Some of our readers are probably wondering what our team has been up to lately, so I wanted to give a quick update on our activities. I apologize for not being able to post articles lately – I have been extremely busy with a number of projects, so I asked Lola to fill in for me. I have been working hard on expanding the lens database (which has been enhanced with even more useful information) for the past few months and this past week I was able to migrate our previous comments system to “Disqus” – a robust commenting system used by some of the most popular websites on the Internet. If you have tried commenting on some of the reviews with over a few hundred comments lately, you probably noticed how slow those pages respond, sometimes taking up to several minutes to load. All those subscription options and other comment features we implemented in the past took their toll on load speeds, so I pretty much was forced to migrate to a better commenting system. I am sure most of you will appreciate this change, but I do want to let you know that there are some drawbacks to the new system. There was no way for me to migrate previous post subscriptions, so if you used to receive updates whenever someone posted a comment in a particular article, you will have to re-subscribe to those posts via Disqus (please note that your general subscription to receive email notifications when we post articles is unaffected, this is only for comment subscriptions). Aside from this, you will love the new commenting system. And for those that hate Facebook and other social media, there is no need to register for an account at any of those sites, so you can still post as a “guest”. In addition, many of our readers reported site performance issues, so I was also able to migrate most of our content to better and faster hosting. The pages and images should now load extremely quickly in comparison. On top of that, I have been evaluating options for more social interaction between our readers via forum and other means (no, we will not be integrating our site with Facebook or Twitter, this will be completely separate). But this is not something I want to roll out immediately – integration and testing will take some time to complete. I am hoping to do this sometime before the end of the year.
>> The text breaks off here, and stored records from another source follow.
File: src/rtl/div_sequencer.sv
// Sequencer for the shared iterative radix-2 restoring divider (DIV/DIVU/REM/REMU).
// Operands are latched in IDLE, special cases are resolved in SETUP, and the result is held in DONE.
module div_sequencer #(
  parameter int unsigned XLEN  = 32,
  parameter int unsigned CNT_W = 6
) (
  input  logic            clk,
  input  logic            Rst,
  input  logic            start,
  input  logic [2:0]      divsel,
  input  logic [XLEN-1:0] dividend,
  input  logic [XLEN-1:0] divisor,
  input  logic [4:0]      rd_in,
  input  logic            hold,
  input  logic            flush,
  output logic            busy,
  output logic            div_ready,
  output logic [XLEN-1:0] divres,
  output logic [4:0]      res_rd
);

  localparam int unsigned SW = XLEN + 1;

  typedef enum logic [2:0] {
    S_IDLE  = 3'd0,
    S_SETUP = 3'd1,
    S_ITER  = 3'd2,
    S_FIX   = 3'd3,
    S_DONE  = 3'd4
  } state_t;

  state_t          r_state;
  state_t          w_next;

  logic [1:0]      r_op;
  logic [XLEN-1:0] r_quo;
  logic [XLEN-1:0] r_rem;
  logic [XLEN-1:0] r_dvs;
  logic [CNT_W-1:0] r_cnt;
  logic            r_qneg;
  logic            r_rneg;
  logic [XLEN-1:0] r_divres;
  logic [4:0]      r_res_rd;

  logic            w_signed;
  logic            w_dvd_neg;
  logic            w_dvs_neg;
  logic            w_div_zero;
  logic            w_ovf;
  logic            w_special;
  logic [XLEN-1:0] w_special_res;
  logic [XLEN-1:0] w_abs_dvd;
  logic [XLEN-1:0] w_abs_dvs;
  logic [SW-1:0]   w_shift;
  logic [SW-1:0]   w_diff;
  logic            w_ge;
  logic [XLEN-1:0] w_quo_fix;
  logic [XLEN-1:0] w_rem_fix;
  logic            w_unused;

  assign w_unused = divsel[2];

  // SETUP-stage decode: in SETUP r_quo still holds the raw dividend and r_dvs the raw divisor.
  assign w_signed   = ~r_op[0];
  assign w_dvd_neg  = w_signed & r_quo[XLEN-1];
  assign w_dvs_neg  = w_signed & r_dvs[XLEN-1];
  assign w_div_zero = (r_dvs == '0);
  assign w_ovf      = w_signed && (r_quo == {1'b1, {(XLEN-1){1'b0}}}) && (r_dvs == '1);
  assign w_special  = w_div_zero | w_ovf;
  assign w_abs_dvd  = w_dvd_neg ? ((~r_quo) + XLEN'(1)) : r_quo;
  assign w_abs_dvs  = w_dvs_neg ? ((~r_dvs) + XLEN'(1)) : r_dvs;

  always_comb begin
    w_special_res = '0;
    if (w_div_zero) begin
      w_special_res = r_op[1] ? r_quo : '1;
    end else if (w_ovf) begin
      w_special_res = r_op[1] ? '0 : r_quo;
    end
  end

  // One restoring step: shift {rem,quo} left and subtract with a full XLEN+1 bit width.
  assign w_shift = {r_rem, r_quo[XLEN-1]};
  assign w_diff  = w_shift - {1'b0, r_dvs};
  assign w_ge    = (w_shift >= {1'b0, r_dvs});

  assign w_quo_fix = r_qneg ? ((~r_quo) + XLEN'(1)) : r_quo;
  assign w_rem_fix = r_rneg ? ((~r_rem) + XLEN'(1)) : r_rem;

  always_ff @(posedge clk or negedge Rst) begin
    if (!Rst) begin
      r_state <= S_IDLE;
    end else begin
      r_state <= w_next;
    end
  end

  always_comb begin
    w_next = r_state;
    if (flush) begin
      w_next = S_IDLE;
    end else if (!hold) begin
      case (r_state)
        S_IDLE:  if (start) w_next = S_SETUP;
        S_SETUP: w_next = w_special ? S_DONE : S_ITER;
        S_ITER:  if (r_cnt == CNT_W'(1)) w_next = S_FIX;
        S_FIX:   w_next = S_DONE;
        S_DONE:  if (!start) w_next = S_IDLE;
        default: w_next = S_IDLE;
      endcase
    end
  end

  // Datapath registers; frozen by hold, left untouched by flush (the FSM discards the work).
  always_ff @(posedge clk or negedge Rst) begin
    if (!Rst) begin
      r_op     <= '0;
      r_quo    <= '0;
      r_rem    <= '0;
      r_dvs    <= '0;
      r_cnt    <= '0;
      r_qneg   <= 1'b0;
      r_rneg   <= 1'b0;
      r_divres <= '0;
      r_res_rd <= '0;
    end else if (!flush && !hold) begin
      case (r_state)
        S_IDLE: begin
          if (start) begin
            r_op     <= divsel[1:0];
            r_quo    <= dividend;
            r_dvs    <= divisor;
            r_rem    <= '0;
            r_res_rd <= rd_in;
          end
        end
        S_SETUP: begin
          r_qneg <= w_dvd_neg ^ w_dvs_neg;
          r_rneg <= w_dvd_neg;
          r_quo  <= w_abs_dvd;
          r_dvs  <= w_abs_dvs;
          r_rem  <= '0;
          r_cnt  <= CNT_W'(XLEN);
          if (w_special) begin
            r_divres <= w_special_res;
          end
        end
        S_ITER: begin
          r_quo <= {r_quo[XLEN-2:0], w_ge};
          r_rem <= w_ge ? w_diff[XLEN-1:0] : w_shift[XLEN-1:0];
          r_cnt <= r_cnt - CNT_W'(1);
        end
        S_FIX: begin
          r_divres <= r_op[1] ? w_rem_fix : w_quo_fix;
        end
        default: begin
        end
      endcase
    end
  end

  assign busy      = (r_state != S_IDLE);
  assign div_ready = (r_state == S_DONE);
  assign divres    = r_divres;
  assign res_rd    = r_res_rd;

endmodule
Aside from getting slammed with these projects, I have also been simultaneously working on testing a bunch of lenses. I have completed testing the second sample of the Nikon 80-400mm lens (turned out to be much better than the first one at 400mm, so the first one was surely a lemon), the new Nikon 18-35mm lens (which turned out to be a wonderful lens that even beats the 16-35mm lens in some ways), a bunch of 35mm lenses and some cameras. I am now back in full swing with writing content, so you will be seeing some reviews during the next few weeks. I know I have been pretty late with these, but as usual, I did not feel like publishing information without fully studying and testing the equipment. The Nikon 80-400mm, for example, was tested extensively for both wildlife and portraiture. The upcoming review will feature tests with all three Nikon teleconverters and comparisons against the older 80-400mm VR, Sigma 50-500mm, Nikon 70-300mm VR and the Nikon 200-400mm f/4G VR. Here is my “priority” list of gear that I am planning to review next:
I know that I am very late with the Sigma 35mm f/1.4, the D5200 and especially the Nikon D4. Once again, I apologize for the wait. The Sigma 35mm f/1.4 and the Nikon D5200 were delayed because of my crazy schedule during the last couple of months, while the D4 was delayed because I wanted to study it in more detail and take it for another spin for shooting wildlife and sports this summer. I was not very impressed with it initially and thought it was not much better than my D3s in terms of image quality. Other things like the new XQD card type + new layout were not very convincing either at first. By now, I have all the info I need about it, so I will work on the review as soon as I am done with reviewing the lenses. On top of this, I will be receiving the new Nikon 800mm f/5.6 VR monster pretty soon, so I will have a lot more images to share from the D4!
Here is another shot of the owl, taken with the Nikon 80-400mm VR lens + TC-14E II, just like the top image:
Quick summary for the 80-400mm: a great lens overall, but needs a lot of light to work well with the TC-14E II (would not recommend to use it with other TCs) and its AF performance/accuracy degrades quickly in low light, even without a TC attached. Very usable for still subjects and action otherwise. On the negative side, it has the same AF “hesitation” lenses like 70-300mm VR have – if the subject is a little challenging, the lens goes back and forth, trying to adjust AF in small steps (so you hear that constant AF clicking sound in continuous AF mode). Unlike its predecessor, it rarely hunts and its AF is a world better in comparison, but make no mistake: this is no pro super telephoto lens! If you are chasing after birds and need reliable AF for those in-flight shots, I would still pick the Nikon 300mm f/4 over it (Nikon, please, we really need the 300mm f/4G VR now!). The 300mm f/4 rarely hesitates – it locks on and just sits there, similar to what expensive super telephotos do. For everyone else, the 80-400mm might make more sense due to its zoom versatility and VR. So aside from birders that shoot fast action all the time, the 80-400mm is a great and versatile choice. Certainly not even comparable to the old 80-400mm!